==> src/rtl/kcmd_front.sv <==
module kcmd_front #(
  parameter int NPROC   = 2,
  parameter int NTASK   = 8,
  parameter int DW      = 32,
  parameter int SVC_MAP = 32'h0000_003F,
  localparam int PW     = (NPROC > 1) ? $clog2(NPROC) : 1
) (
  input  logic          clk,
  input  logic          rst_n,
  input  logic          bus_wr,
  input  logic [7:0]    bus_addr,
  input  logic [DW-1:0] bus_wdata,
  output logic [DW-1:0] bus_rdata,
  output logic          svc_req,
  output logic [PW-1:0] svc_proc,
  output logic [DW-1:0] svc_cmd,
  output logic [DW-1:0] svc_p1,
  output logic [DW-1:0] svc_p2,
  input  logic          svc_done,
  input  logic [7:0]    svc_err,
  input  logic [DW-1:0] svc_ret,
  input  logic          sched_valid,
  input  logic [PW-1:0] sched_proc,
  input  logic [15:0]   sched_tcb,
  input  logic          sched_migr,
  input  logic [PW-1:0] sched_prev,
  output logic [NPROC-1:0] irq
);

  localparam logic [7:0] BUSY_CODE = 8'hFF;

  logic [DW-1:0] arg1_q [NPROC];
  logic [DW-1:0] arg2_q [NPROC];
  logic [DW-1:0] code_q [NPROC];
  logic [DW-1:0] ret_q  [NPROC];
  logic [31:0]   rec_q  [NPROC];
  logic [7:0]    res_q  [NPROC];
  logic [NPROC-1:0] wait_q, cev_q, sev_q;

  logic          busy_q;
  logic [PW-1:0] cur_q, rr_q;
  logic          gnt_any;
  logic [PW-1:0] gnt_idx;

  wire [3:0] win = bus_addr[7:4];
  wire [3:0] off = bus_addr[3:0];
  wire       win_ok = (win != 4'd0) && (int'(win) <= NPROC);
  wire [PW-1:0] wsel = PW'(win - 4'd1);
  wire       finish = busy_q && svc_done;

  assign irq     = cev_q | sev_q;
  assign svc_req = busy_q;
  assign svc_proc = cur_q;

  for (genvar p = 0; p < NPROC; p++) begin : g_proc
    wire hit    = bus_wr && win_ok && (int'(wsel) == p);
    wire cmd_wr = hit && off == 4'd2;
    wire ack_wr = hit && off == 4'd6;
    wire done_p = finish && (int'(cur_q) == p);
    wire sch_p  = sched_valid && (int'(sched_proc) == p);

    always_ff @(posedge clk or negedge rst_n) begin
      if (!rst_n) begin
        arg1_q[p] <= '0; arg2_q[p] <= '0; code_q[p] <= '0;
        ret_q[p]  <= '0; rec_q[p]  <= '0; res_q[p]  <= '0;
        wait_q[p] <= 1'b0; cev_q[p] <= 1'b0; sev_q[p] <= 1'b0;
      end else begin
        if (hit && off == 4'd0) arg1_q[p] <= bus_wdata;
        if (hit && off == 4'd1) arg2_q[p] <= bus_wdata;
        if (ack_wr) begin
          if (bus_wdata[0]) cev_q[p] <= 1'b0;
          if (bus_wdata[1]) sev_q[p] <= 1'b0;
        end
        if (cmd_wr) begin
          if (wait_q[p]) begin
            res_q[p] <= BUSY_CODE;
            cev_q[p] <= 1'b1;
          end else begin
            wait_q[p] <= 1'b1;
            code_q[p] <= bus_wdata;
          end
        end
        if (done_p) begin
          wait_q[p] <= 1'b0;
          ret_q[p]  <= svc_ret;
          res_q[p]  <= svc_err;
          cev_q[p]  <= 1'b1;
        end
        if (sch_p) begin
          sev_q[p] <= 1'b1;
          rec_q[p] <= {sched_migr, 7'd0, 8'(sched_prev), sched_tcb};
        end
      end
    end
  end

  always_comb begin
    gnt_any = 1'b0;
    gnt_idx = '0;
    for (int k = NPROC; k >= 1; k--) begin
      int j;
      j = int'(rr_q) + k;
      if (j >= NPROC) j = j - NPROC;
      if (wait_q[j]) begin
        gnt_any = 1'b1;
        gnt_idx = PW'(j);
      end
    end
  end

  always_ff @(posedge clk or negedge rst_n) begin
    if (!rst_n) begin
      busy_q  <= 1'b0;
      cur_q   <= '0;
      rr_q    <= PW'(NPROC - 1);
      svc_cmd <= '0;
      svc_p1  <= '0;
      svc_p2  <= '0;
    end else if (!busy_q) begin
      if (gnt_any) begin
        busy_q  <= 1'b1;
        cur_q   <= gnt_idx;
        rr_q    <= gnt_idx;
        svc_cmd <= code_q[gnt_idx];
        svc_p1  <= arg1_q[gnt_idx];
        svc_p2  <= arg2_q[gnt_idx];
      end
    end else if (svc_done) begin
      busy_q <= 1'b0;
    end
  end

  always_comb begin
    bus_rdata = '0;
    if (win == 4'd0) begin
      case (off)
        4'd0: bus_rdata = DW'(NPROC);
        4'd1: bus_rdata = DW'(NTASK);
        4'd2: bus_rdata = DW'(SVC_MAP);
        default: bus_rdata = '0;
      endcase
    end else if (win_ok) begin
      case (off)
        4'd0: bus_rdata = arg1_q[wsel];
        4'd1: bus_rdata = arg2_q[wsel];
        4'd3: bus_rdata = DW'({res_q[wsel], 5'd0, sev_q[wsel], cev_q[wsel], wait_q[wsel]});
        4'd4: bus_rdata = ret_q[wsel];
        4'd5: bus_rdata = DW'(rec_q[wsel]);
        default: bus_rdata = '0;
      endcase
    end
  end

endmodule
────────────────────
What lines in the material above contain the word "output"? Copy them out.

  output logic [DW-1:0] bus_rdata,
  output logic          svc_req,
  output logic [PW-1:0] svc_proc,
  output logic [DW-1:0] svc_cmd,
  output logic [DW-1:0] svc_p1,
  output logic [DW-1:0] svc_p2,
  output logic [NPROC-1:0] irq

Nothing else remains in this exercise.